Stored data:

$ cat src/rtl/stage_mem_lsu.sv
// MEM-stage load/store unit: byte-serial LOAD/STORE on an 8-bit RAM port,
// one write-back beat per op; non-memory ops pass through with one cycle latency.
module stage_mem_lsu #(
    parameter logic [6:0] LOAD_OP  = 7'b0000011,
    parameter logic [6:0] STORE_OP = 7'b0100011
) (
    input  logic        clk,
    input  logic        rst_n,
    input  logic        rdy,
    input  logic        valid_i,
    input  logic [6:0]  opcode_i,
    input  logic [2:0]  funct3_i,
    input  logic [31:0] mem_addr_i,
    input  logic [31:0] wdata_i,
    input  logic [4:0]  wd_i,
    input  logic        wreg_i,
    output logic [31:0] mem_a_o,
    output logic [7:0]  mem_dout_o,
    output logic        mem_wr_o,
    input  logic [7:0]  mem_din_i,
    output logic        busy_o,
    output logic        wb_valid_o,
    output logic [4:0]  wd_o,
    output logic        wreg_o,
    output logic [31:0] wdata_o
);
    localparam logic [1:0] S_IDLE  = 2'd0;
    localparam logic [1:0] S_LOAD  = 2'd1;
    localparam logic [1:0] S_STORE = 2'd2;
    localparam logic [1:0] S_DONE  = 2'd3;

    logic [1:0]  state;
    logic [31:0] addr_q, data_q, a_q, a_comb, ld_res;
    logic [2:0]  f3_q, issue_q, cap_q, nbytes;
    logic [4:0]  wd_q;
    logic        wreg_q, is_load, is_store, capture, ld_last;

    function automatic logic [31:0] extend(input logic [31:0] v, input logic [2:0] f3);
        case (f3[1:0])
            2'b00:   extend = f3[2] ? {24'd0, v[7:0]}  : {{24{v[7]}}, v[7:0]};
            2'b01:   extend = f3[2] ? {16'd0, v[15:0]} : {{16{v[15]}}, v[15:0]};
            default: extend = v;
        endcase
    endfunction

    always_comb begin
        case (f3_q[1:0])
            2'b00:   nbytes = 3'd1;
            2'b01:   nbytes = 3'd2;
            default: nbytes = 3'd4;
        endcase
    end

    assign is_load  = (opcode_i == LOAD_OP);
    assign is_store = (opcode_i == STORE_OP);
    assign busy_o   = (state != S_IDLE) | (valid_i & (is_load | is_store));

    // A byte is on mem_din_i whenever more addresses were issued than captured.
    assign capture = (state == S_LOAD) && (cap_q < issue_q);
    assign ld_last = capture && ((cap_q + 3'd1) == nbytes);

    always_comb begin
        a_comb = '0;
        case (state)
            S_LOAD:  if (issue_q < nbytes) a_comb = addr_q + {29'd0, issue_q};
            S_STORE: a_comb = addr_q + {29'd0, issue_q};
            default: a_comb = '0;
        endcase
    end

    always_comb begin
        ld_res = data_q;
        ld_res[{cap_q[1:0], 3'b000} +: 8] = mem_din_i;
    end

    // While paused, the last presented address is held so a pending read byte survives.
    assign mem_a_o    = rdy ? a_comb : a_q;
    assign mem_wr_o   = rdy & (state == S_STORE);
    assign mem_dout_o = (state == S_STORE) ? data_q[{issue_q[1:0], 3'b000} +: 8] : 8'd0;

    always_ff @(posedge clk or negedge rst_n) begin
        if (!rst_n) begin
            state      <= S_IDLE;
            addr_q     <= '0;
            data_q     <= '0;
            a_q        <= '0;
            f3_q       <= '0;
            issue_q    <= '0;
            cap_q      <= '0;
            wd_q       <= '0;
            wreg_q     <= 1'b0;
            wb_valid_o <= 1'b0;
            wd_o       <= '0;
            wreg_o     <= 1'b0;
            wdata_o    <= '0;
        end else if (rdy) begin
            a_q        <= a_comb;
            wb_valid_o <= 1'b0;
            case (state)
                S_IDLE: begin
                    if (valid_i) begin
                        if (is_load || is_store) begin
                            addr_q  <= mem_addr_i;
                            f3_q    <= funct3_i;
                            wd_q    <= wd_i;
                            wreg_q  <= wreg_i;
                            issue_q <= '0;
                            cap_q   <= '0;
                            data_q  <= is_store ? wdata_i : 32'd0;
                            state   <= is_store ? S_STORE : S_LOAD;
                        end else begin
                            wb_valid_o <= 1'b1;
                            wd_o       <= wd_i;
                            wreg_o     <= wreg_i & (wd_i != 5'd0);
                            wdata_o    <= wdata_i;
                        end
                    end
                end
                S_LOAD: begin
                    if (issue_q < nbytes) issue_q <= issue_q + 3'd1;
                    if (capture) begin
                        data_q <= ld_res;
                        cap_q  <= cap_q + 3'd1;
                    end
                    if (ld_last) begin
                        state      <= S_DONE;
                        wb_valid_o <= 1'b1;
                        wd_o       <= wd_q;
                        wreg_o     <= wreg_q & (wd_q != 5'd0);
                        wdata_o    <= extend(ld_res, f3_q);
                    end
                end
                S_STORE: begin
                    if (issue_q == (nbytes - 3'd1)) begin
                        state      <= S_DONE;
                        wb_valid_o <= 1'b1;
                        wd_o       <= wd_q;
                        wreg_o     <= 1'b0;
                        wdata_o    <= '0;
                    end else begin
                        issue_q <= issue_q + 3'd1;
                    end
                end
                default: state <= S_IDLE;
            endcase
        end
    end
endmodule

$ cat config.mk
export PLATFORM = sky130hd
export DESIGN_NAME = stage_mem_lsu
export DESIGN_NICKNAME = d
export VERILOG_FILES = /design/src/rtl/stage_mem_lsu.sv
export SDC_FILE = /design/constraint.sdc
export NUM_CORES = 1
export LEC_CHECK = 0
export ABC_AREA = 0
export BUFFER_PORTS_ARGS = -buffer_cell sky130_fd_sc_hd__buf_2
export CAP_MARGIN = 10
export CORE_MARGIN = 2
export CORE_UTILIZATION = 30
export CTS_CLUSTER_SIZE = 10
export DETAILED_ROUTE_END_ITERATION = 8
export PLACE_DENSITY = 0.51
export SLEW_MARGIN = 20
export SYNTH_ARGS = -nofsm -noshare
export SYNTH_HDL_FRONTEND = slang
export SYNTH_SLANG_ARGS = --single-unit
$ cat constraint.sdc
create_clock -name clk -period 7.6 [get_ports clk]
set_input_delay 0.76 -clock clk [delete_from_list [all_inputs] [get_ports clk]]
set_output_delay 0.76 -clock clk [all_outputs]
set_load 0.005 [all_outputs]
### After elaboration in Yosys (flattened, before gate mapping)

Index checks and enable logic that the tools add are counted.

* $add $sub $neg: 5
* magnitude comparators: 2
* equal/unequal tests: 15
* shift-type cells: 3
* muxes and demuxes: 47
* bitwise logic cells: 6
* reduce and logical (&&, ||, !) cells: 15

Operator list (count)
* $mux 32: 12
* $pmux 32 s2: 3
* $pmux 32 s3: 1
* $add 32x3->32: 1
* $bwmux 32: 1
* $shift 8x7->32 const A: 1
* $shiftx 32x6->8: 1
* $shiftx 8x7->32: 1
* $mux 5: 4
* $mux 3: 5
* $pmux 5 s3: 1
* $ne 2x2->1 const B: 6
* $pmux 3 s2: 2
* $reduce_and 6->1: 2
* $mux 2: 5
* $reduce_and 5->1: 2
* $reduce_bool 5->1: 2
* $pmux 3 s3: 1
* $mux 1: 8
* $mux 8: 1
* $eq 7x2->1 const B: 1
* $eq 7x6->1 const B: 1
* $neg 5->7: 1
* $add 3x1->3 const B: 2
* other kinds (16): 28

* bits in registers: 152
* input port bits: 92
* output and inout bits: 81
* logic and storage cells: 106

### Depth between registers and ports, before layout

* depth in word-level cells: 7
* mapped depth: 11
* depth with buffers taken out: 8

### Least setup slack after synthesis

OpenSTA, ideal clock, no wires.

* kind: register to output
* from: reg issue_q[1]
* to: out mem_a_o[30]
* data arrival time: 2510 ps
* slack: 4330 ps
* cell stages (with the launch flop): 10
* cells stage by stage: dfrtp_1 > clkbuf_1 > inv_1 > fa_1 > nand2b_1 > a211oi_1 > clkbuf_1 > nand4_1 > xnor2_1 > a22o_1

* cells in the longest elaborated chain, start to end: 4
* elaborated cells between the ends (all ways): 5
* those cells by class: add/sub: 1; order compare: 1; mux: 3

Ends and longest elaborated chain
* from (decl): line 34 `logic [2:0] f3_q, issue_q, cap_q, nbytes;`
* from (signal assigned): line 120 `if (issue_q < nbytes) issue_q <= issue_q + 3'd1;`
* from (signal assigned): line 141 `issue_q <= issue_q + 3'd1;`
* $add 32x3->32 or $lt 3x3->1 (tied branches): line 65, 66
* $mux 32: line 65 `S_LOAD: if (issue_q < nbytes) a_comb = addr_q + {29'd0, issue_q};`
* $pmux 32 s2 (*): line 64 `case (state)`
* $mux 32 (*)
* to (decl): line 17 `output logic [31:0] mem_a_o,`

Every way passes the cells marked *; elsewhere a longest branch is shown, timed or not.

### Worst setup path in the final report

* from: reg issue_q[0]
* to: out mem_a_o[30]

The elaborated chain is that of the path after synthesis.

==> run summary <==
Status: finished, final reports clean
Clock Tree Root: clkbuf_16
Mux cell area share after synthesis: 0.185
Clock latency at the later pin of the worst-skew pair: 0.44 ns
Die Area: 29700 µm²
Area post-placement: 9700 µm²
Synthesized area: 8510 µm²
Worst IR drop on VDD: 0.175 mV
RSZ-0062 raised after global routing: false
Detailed placement HPWL: 17300 µm
Clock network power share: 0.253
Post-route cell area: 10300 µm²
CP Max Fanout: 13
Final #Nets: 1008
YS warnings: 0
Synth Instances: 750
PwrDens: 323 nW/µm²
CTS tree: built
Setup crit end kind: primary output
PortBufs: 172
Clock sinks: 152
Final period utilization: 0.521
Synth Area in XOR/XNOR: 0.0247
Reg2reg start: cap_q[0]$_DFFE_PN0P_
Most common cell after layout, fill and taps aside: buf_2
Initial Util: 0.305
Num rows: 61
Psw: 1260 µW
DR WL/cell: 19.2 µm
Fin. Hold Viols: 0
Required time worst endpoint: 6.84 ns
I/O Pins: 173
Pint: 2060 µW
Combinational Power Share: 0.412
All-Layer GR Usage: 0.170
Reg power frac: 0.335
Worst slew margin: 0.323
Yosys cell types: 70
Drt pass-1 iters: 4
Register area share after synthesis: 0.447
Vias: 6487
Area grow syn2layout: 20.8%
Max clock buf depth: 2
Largest family of logic cells by synthesized area: multiplexers
MaxCap Viol Count: 0
P_leak: 0.00499 µW
F_max: 253 MHz
CTS Buf Count: 17
Post-synth EDFFs: 0
Avg Vias per Cell: 5.02
Vias in the first global route: 6638
Clock-pin slew of the registers on the worst-case setup and hold paths: 0.08 ns
First-pass GRT wire length: 38500 µm
Die Y: 172 µm
Most used DFF post-synth: dfrtp_1
Final GP Congestion: 0.811
# setup viols final: 0
Die Wd: 172 µm
# resized after CTS: 0
Worst setup SP type: flop
H-tree depth: 4
Synth Area in Simple Gates: 0.121
Worst Skew: 0.0140 ns
Core Box Area: 27900 µm²
Share of layout cells above drive strength 1: 0.390
Initial antenna violation count: 6
Sw Share: 0.380
Worst setup path startpoint: issue_q[0]$_DFFE_PN0P_
Compound-Gate Fraction of Synth Area: 0.155
Min-delay worst type: input pin to asynchronous set/reset pin
Arrival time worst endpoint: 3.20 ns
Pin count of the biggest net entering global routing: 86
Final slew viol count: 0
Syn Area/Cell: 11.3 µm²
Total Wirelength: 24800 µm
Post-CTS setup buffer count: 0
Mapped Nets: 860
Yosys reg bits: 152
Final antenna-violating net count: 0
Global route total overflow: 0
Setup TNS Final: 0 ns
Synth Area in Adders: 0.0274
DRC violation count after routing: 0
Final min period: 3.96 ns
Drt initial violations: 440
CTS Hold Buffers Added: 0
Commonest non-fill, non-tap cells in the layout: 171 x buf_2, 152 x dfrtp_1, 95 x mux2_2, 39 x o2bb2ai_1, 38 x nor2_1
CP Class: flop to primary output
Asr flop ratio synth: 1.00
Slew @ Worst Pin: 1.01 ns
==> synth_stat cells, types with 4 or more instances <==
library cell | n | area share
dfrtp_1 | 152 | 0.45
mux2_2 | 95 | 0.13
nor2_1 | 40 | 0.018
o2bb2ai_1 | 39 | 0.040
clkbuf_1 | 36 | 0.016
a31oi_1 | 32 | 0.024
nand2_1 | 31 | 0.014
nor2b_1 | 31 | 0.023
inv_1 | 22 | 0.0097
a211o_1 | 21 | 0.022
a22o_1 | 21 | 0.022
mux2_4 | 20 | 0.035
ha_1 | 17 | 0.025
nand3_1 | 16 | 0.0094
xnor2_1 | 15 | 0.015
a21oi_1 | 13 | 0.0076
and2_1 | 13 | 0.0096
nand4_1 | 11 | 0.0081
xor2_1 | 9 | 0.0093
mux4_2 | 8 | 0.021
nor4_1 | 8 | 0.0059
o21ai_0 | 8 | 0.0047
o221ai_1 | 7 | 0.0072
buf_6 | 6 | 0.0079
nor3_1 | 5 | 0.0029
o211a_1 | 5 | 0.0059
buf_1 | 4 | 0.0018
==> power by group through the flow <==
stage	clock (µW)	sequential, µW	combinational, µW
final	840	1110	1370
after detailed placement	0	1120	1390
after global routing	898	1140	1510
after CTS	861	1110	1390
after global placement	0	1120	1380
after floorplan	0	1080	973
==> worst paths after layout <==
path                                            to  slack [ns]  cells past startpoint
max                                    mem_a_o[30]        3.64                     10
min in group clk                 a_q[27]$_DFF_PN0_        0.49                      1
min                         addr_q[25]$_DFFE_PN0P_        0.40                      1
min reg2reg                      a_q[27]$_DFF_PN0_        0.49                      1
max reg2reg                wdata_o[15]$_DFFE_PN0P_        4.37                      7
max in group asynchronous   data_q[16]$_DFFE_PN0P_        5.75                      2
==> routing by layer <==
metal | track usage | part of all wire | up-vias
li1 | - | - | 3104
met1 | 0.226 | 0.46 | 3182
met2 | 0.274 | 0.47 | 178
met3 | 0.0446 | 0.059 | 19
met4 | 0.0435 | 0.011 | 4
met5 | 0 | 0.00097 | -
==> registers in the layout (all words and copies together) (netlist names), 2 cells and up <==
register  count
a_q          32
addr_q       32
cap_q         3
data_q       32
f3_q          3
issue_q       3
state         2
wd_o          5
wd_q          5
wdata_o      32
==> stage by stage <==
stage / std cells / total power [µW] / util / setup slack [ns] / hold WS, ns
3_5_place_dp: 1257 / 2510 / 0.348 / 4.07 / 0.469
5_1_grt: 1289 / 3540 / 0.369 / 3.39 / 0.447
3_3_place_gp: 1257 / 2500 / 0.348 / 4.13 / 0.468
6_report: 1292 / 3320 / 0.369 / 3.64 / 0.397
2_1_floorplan: 750 / 2060 / - / 4.33 / 0.464
4_1_cts: 1289 / 3370 / 0.369 / 3.57 / 0.421
==> critical path, stage by stage, from the launching register on <==
cell and delay [ns]:
dfrtp_1 0.75, ha_1 0.29, inv_1 0.06, fa_1 0.38, nand2b_1 0.19, a211oi_1 0.24, buf_4 0.23, nand4_1 0.13
xnor2_1 0.16, a22o_1 0.21, buf_2 0.13
==> final cells by class <==
type | count | area (µm²)
Timing Repair Buffer | 180 | 927
Inverter | 26 | 97.6
Clock buffer | 17 | 425
Multi-Input combinational cell | 521 | 4400
Fill cell | 2798 | 17600
Tap cell | 378 | 473
Sequential cell | 152 | 3800
Clock inverter | 15 | 144
Antenna cell | 3 | 7.51
==> kinds of logic (layout without fill, tap and decap cells) <==
| kind of cell | after synthesis | after routing |
|---|---|---|
| xor+xnor | 24 | 24 |
| other cells | 0 | 3 |
| mux | 125 | 125 |
| simple gates | 186 | 186 |
| compound gates | 168 | 168 |
| flops | 152 | 152 |
| buf+inv | 77 | 238 |
| fa+ha+maj | 18 | 18 |
(Power assumes the default switching activity.)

Assignment – For every line in the data above that has the string "before", return that line.

Answer to the problem –
### After elaboration in Yosys (flattened, before gate mapping)
### Depth between registers and ports, before layout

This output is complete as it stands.